### Provided data:
------------------------------------------------------------------------
## src/rtl/sy_pkg.sv

```systemverilog
// Shared SV39 MMU types (PTE and TLB refill payload) plus page-table walker constants.
package sy_pkg;

    localparam int unsigned PTE_SIZE_LOG2 = 3;
    localparam int unsigned SV39_LEVELS   = 3;
    localparam int unsigned VPN_W         = 9;
    localparam int unsigned PPN_W         = 44;
    localparam int unsigned ASID_W        = 1;

    typedef struct packed {
        logic [9:0]       reserved;
        logic [PPN_W-1:0] ppn;
        logic [1:0]       rsw;
        logic             d;
        logic             a;
        logic             g;
        logic             u;
        logic             x;
        logic             w;
        logic             r;
        logic             v;
    } pte_t;

    typedef struct packed {
        logic              valid;
        logic              is_2M;
        logic              is_1G;
        logic [26:0]       vpn;
        logic [ASID_W-1:0] asid;
        pte_t              content;
    } tlb_update_t;

    typedef enum logic [2:0] {
        ST_IDLE,
        ST_WAIT_GNT,
        ST_WAIT_RVALID,
        ST_DONE,
        ST_FAULT,
        ST_FLUSH_DRAIN
    } ptw_state_e;

    // VPN slice of a virtual address for the given table level
    function automatic logic [VPN_W-1:0] vpn_at(input logic [63:0] va, input logic [1:0] lvl);
        case (lvl)
            2'd2:    return va[38:30];
            2'd1:    return va[29:21];
            default: return va[20:12];
        endcase
    endfunction

    // Physical address of the PTE indexed by vpn inside the table at ppn
    function automatic logic [PPN_W+VPN_W+PTE_SIZE_LOG2-1:0] pte_addr(input logic [PPN_W-1:0] ppn,
                                                                      input logic [VPN_W-1:0] vpn);
        return {ppn, vpn, {PTE_SIZE_LOG2{1'b0}}};
    endfunction

endpackage

```

## src/rtl/sy_ptw_pte_check.sv

```systemverilog
// Combinational SV39 PTE classifier: leaf / pointer / fault for the current walk level.
module sy_ptw_pte_check
    import sy_pkg::*;
(
    input  pte_t       pte,
    input  logic [1:0] level,
    input  logic       is_store,
    output logic       is_leaf,
    output logic       is_ptr,
    output logic       fault
);

    logic invalid;
    logic misaligned;
    logic leaf_fault;
    logic unused_bits;

    assign invalid    = !pte.v || (!pte.r && pte.w) || (pte.reserved != '0);
    assign is_leaf    = !invalid && (pte.r || pte.x);
    assign is_ptr     = !invalid && !pte.r && !pte.w && !pte.x;

    // Superpage leaves must have their low PPN fields cleared
    assign misaligned = ((level == 2'd2) && (pte.ppn[17:0] != '0)) ||
                        ((level == 2'd1) && (pte.ppn[8:0]  != '0));
    assign leaf_fault = !pte.a || (is_store && !pte.d) || misaligned;

    assign fault      = invalid || (is_leaf && leaf_fault) || (is_ptr && (level == 2'd0));

    assign unused_bits = ^{pte.rsw, pte.g, pte.u, pte.ppn[43:18]};

endmodule

```

## src/rtl/sy_ptw_sv39.sv

```systemverilog
// SV39 hardware page-table walker feeding TLB refills; one walk in flight.
// Optional SY_PTW_PERF_EN adds walk/fault/PTE-read counters.
module sy_ptw_sv39
    import sy_pkg::*;
#(
    parameter int unsigned ASID_WIDTH = 1,
    parameter int unsigned PADDR_W    = 56
) (
    input  logic                  clk_i,
    input  logic                  rst_i,
    input  logic                  flush_i,
    input  logic                  req_valid_i,
    output logic                  req_ready_o,
    input  logic [63:0]           req_vaddr_i,
    input  logic                  req_is_store_i,
    input  logic [ASID_WIDTH-1:0] req_asid_i,
    input  logic [43:0]           satp_ppn_i,
    output logic                  mem_req_o,
    output logic [PADDR_W-1:0]    mem_addr_o,
    input  logic                  mem_gnt_i,
    input  logic                  mem_rvalid_i,
    input  logic [63:0]           mem_rdata_i,
    output tlb_update_t           update_o,
    output logic                  walking_o,
`ifdef SY_PTW_PERF_EN
    output logic [31:0]           walk_cnt_o,
    output logic [31:0]           fault_cnt_o,
    output logic [31:0]           mem_cnt_o,
`endif
    output logic                  fault_o,
    output logic [63:0]           fault_vaddr_o
);

    ptw_state_e            state;
    logic [1:0]            level;
    logic [63:0]           vaddr_q;
    logic [ASID_WIDTH-1:0] asid_q;
    logic                  store_q;
    logic                  ready_q;
    logic                  fault_q;
    tlb_update_t           upd_q;

    pte_t pte;
    logic pte_leaf;
    logic pte_ptr;
    logic pte_fault;
    logic canonical;

    assign pte       = pte_t'(mem_rdata_i);
    assign canonical = (req_vaddr_i[63:39] == {25{req_vaddr_i[38]}});

    sy_ptw_pte_check u_pte_check (
        .pte      (pte),
        .level    (level),
        .is_store (store_q),
        .is_leaf  (pte_leaf),
        .is_ptr   (pte_ptr),
        .fault    (pte_fault)
    );

    always_ff @(posedge clk_i) begin
        if (rst_i) begin
            state      <= ST_IDLE;
            level      <= 2'(SV39_LEVELS - 1);
            vaddr_q    <= '0;
            asid_q     <= '0;
            store_q    <= 1'b0;
            ready_q    <= 1'b1;
            fault_q    <= 1'b0;
            upd_q      <= '0;
            mem_req_o  <= 1'b0;
            mem_addr_o <= '0;
        end else begin
            upd_q.valid <= 1'b0;
            fault_q     <= 1'b0;
            case (state)
                ST_IDLE: begin
                    if (req_valid_i) begin
                        vaddr_q <= req_vaddr_i;
                        asid_q  <= req_asid_i;
                        store_q <= req_is_store_i;
                        level   <= 2'(SV39_LEVELS - 1);
                        ready_q <= 1'b0;
                        if (!canonical) begin
                            state   <= ST_FAULT;
                            fault_q <= 1'b1;
                        end else begin
                            state      <= ST_WAIT_GNT;
                            mem_req_o  <= 1'b1;
                            mem_addr_o <= PADDR_W'(pte_addr(satp_ppn_i, vpn_at(req_vaddr_i, 2'd2)));
                        end
                    end
                end
                ST_WAIT_GNT: begin
                    // A grant coinciding with flush leaves a read outstanding that must drain
                    if (flush_i) begin
                        mem_req_o <= 1'b0;
                        state     <= mem_gnt_i ? ST_FLUSH_DRAIN : ST_IDLE;
                        ready_q   <= !mem_gnt_i;
                    end else if (mem_gnt_i) begin
                        mem_req_o <= 1'b0;
                        state     <= ST_WAIT_RVALID;
                    end
                end
                ST_WAIT_RVALID: begin
                    if (flush_i) begin
                        state   <= mem_rvalid_i ? ST_IDLE : ST_FLUSH_DRAIN;
                        ready_q <= mem_rvalid_i;
                    end else if (mem_rvalid_i) begin
                        if (pte_fault) begin
                            state   <= ST_FAULT;
                            fault_q <= 1'b1;
                        end else if (pte_leaf) begin
                            state         <= ST_DONE;
                            upd_q.valid   <= 1'b1;
                            upd_q.is_1G   <= (level == 2'd2);
                            upd_q.is_2M   <= (level == 2'd1);
                            upd_q.vpn     <= vaddr_q[38:12];
                            upd_q.asid    <= ASID_W'(asid_q);
                            upd_q.content <= pte;
                        end else begin
                            state      <= ST_WAIT_GNT;
                            level      <= level - 2'd1;
                            mem_req_o  <= 1'b1;
                            mem_addr_o <= PADDR_W'(pte_addr(pte.ppn, vpn_at(vaddr_q, level - 2'd1)));
                        end
                    end
                end
                ST_FLUSH_DRAIN: begin
                    if (mem_rvalid_i) begin
                        state   <= ST_IDLE;
                        ready_q <= 1'b1;
                    end
                end
                default: begin
                    state   <= ST_IDLE;
                    ready_q <= 1'b1;
                end
            endcase
        end
    end

    // A flush landing on the DONE/FAULT cycle cancels the pulse
    always_comb begin
        update_o       = upd_q;
        update_o.valid = upd_q.valid && !flush_i;
    end

    assign fault_o       = fault_q && !flush_i;
    assign req_ready_o   = ready_q;
    assign walking_o     = !ready_q;
    assign fault_vaddr_o = vaddr_q;

`ifdef SY_PTW_PERF_EN
    always_ff @(posedge clk_i) begin
        if (rst_i) begin
            walk_cnt_o  <= '0;
            fault_cnt_o <= '0;
            mem_cnt_o   <= '0;
        end else begin
            if ((state == ST_IDLE) && req_valid_i) walk_cnt_o  <= walk_cnt_o + 32'd1;
            if (fault_o)                           fault_cnt_o <= fault_cnt_o + 32'd1;
            if (mem_req_o && mem_gnt_i)            mem_cnt_o   <= mem_cnt_o + 32'd1;
        end
    end
`endif

endmodule

```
------------------------------------------------------------------------
### Problem:
Search the records for the word "default". Copy every line that has it.

### Answer to this exercise:
            default: return va[20:12];
                default: begin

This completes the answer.